Conseco Inc. will report second-quarter earnings a little past schedule because its chief executive will be on vacation in Africa.

In his 12th memo to shareholders since taking over the struggling insurance and consumer finance company in June of last year (see article starting on page 1), Gary Wendt said the second-quarter results would be posted Aug. 6.

"I promised my wife's grandchildren a year ago that I would take them to Africa the last two weeks of July of this year," he wrote. "I'm sure you will understand why that's an important commitment for me to keep, as is the commitment to provide you with our earnings progress but, this time, a few days later than usual."

If analyst estimates are correct, Mr. Wendt should have nothing to worry about while on holiday - apart from the odd rogue elephant of course. A consensus of analysts gathered by First Call/Thomson projects earnings per share of 20 cents for the three months.

But it's been a tough journey for Conseco. After showing a profit of $77.4 million in first-quarter 2000, the Carmel, Ind., company lost close to $1.15 billion in the subsequent nine months.

Mr. Wendt managed to stanch the bleeding in the first quarter of this year, when the company made just over $84 million, or 16 cents a share.

Sell-Side, Stateside

Eight years and four companies later, U.S.-based bank analyst Andrew Collins is finally planting his feet at a stateside institution.

The sell-side analyst recently joined the equity capital markets division of U.S. Bancorp Piper Jaffray, a unit of Minneapolis-based U.S. Bancorp, as a senior financial institutions research analyst and managing director, according to Mr. Collins. He will be covering large- and mid-cap commercial and investment banks, he said.

Though he has worked out of New York his entire career, Mr. Collins has always been with European-based firms: Credit Suisse First Boston, UBS Securities - both Swiss companies - and most recently Dutch bank ING Barings, which fellow NetherlanderABN Amro bought in April.

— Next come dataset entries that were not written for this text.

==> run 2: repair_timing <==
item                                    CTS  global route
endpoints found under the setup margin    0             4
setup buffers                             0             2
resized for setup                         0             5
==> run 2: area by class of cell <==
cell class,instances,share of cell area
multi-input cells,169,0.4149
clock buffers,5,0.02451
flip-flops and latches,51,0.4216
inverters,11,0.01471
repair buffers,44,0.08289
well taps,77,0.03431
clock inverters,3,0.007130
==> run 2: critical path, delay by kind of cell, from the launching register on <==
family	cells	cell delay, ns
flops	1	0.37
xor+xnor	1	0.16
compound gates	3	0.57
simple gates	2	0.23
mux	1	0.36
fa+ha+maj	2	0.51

Mr. Collins was not specifically looking to join a U.S. bank. "It just worked out that way … but I'm glad to be coming home," he said.

Before entering the sell-side business, Mr. Collins was a bank examiner at the Federal Reserve.

Steven Truong, a former associate of Mr. Collins at ING, has also joined U.S. Bancorp. The two will work together in a "small but growing" New York office that opened about a year and a half ago, Mr. Collins said.

Right to Work

Takahiro Moriguchi, the outgoing president and chief executive of San Francisco's UnionBancal Corp., won't have much time to revisit old Tokyo haunts before starting his new job at Bank of Tokyo-Mitsubishi, a majority shareholder in UnionBanCal.

"The plane lands on the 10th and I start on the 11th" of July, he said last week, anticipating his first day at Bank of Tokyo-Mitsubishi's Tokyo headquarters (see article on page 3).

The source of this unforgiving timetable: an assistant and calendar put in place long before he leaves San Francisco, Mr. Moriguchi said.

In an interview, he said that he had mixed feelings about packing up and heading back to Japan. During his eight years at UnionBanCal and its predecessors, he enjoyed the California lifestyle, particularly the golf.

In addition, Mr. Moriguchi expects that he will need some time to get used to working in Japan. "The business environment of the two countries is very different. I have to adapt or adjust myself to the Japanese climate."

But, he quipped, "I should be OK because I am Japanese."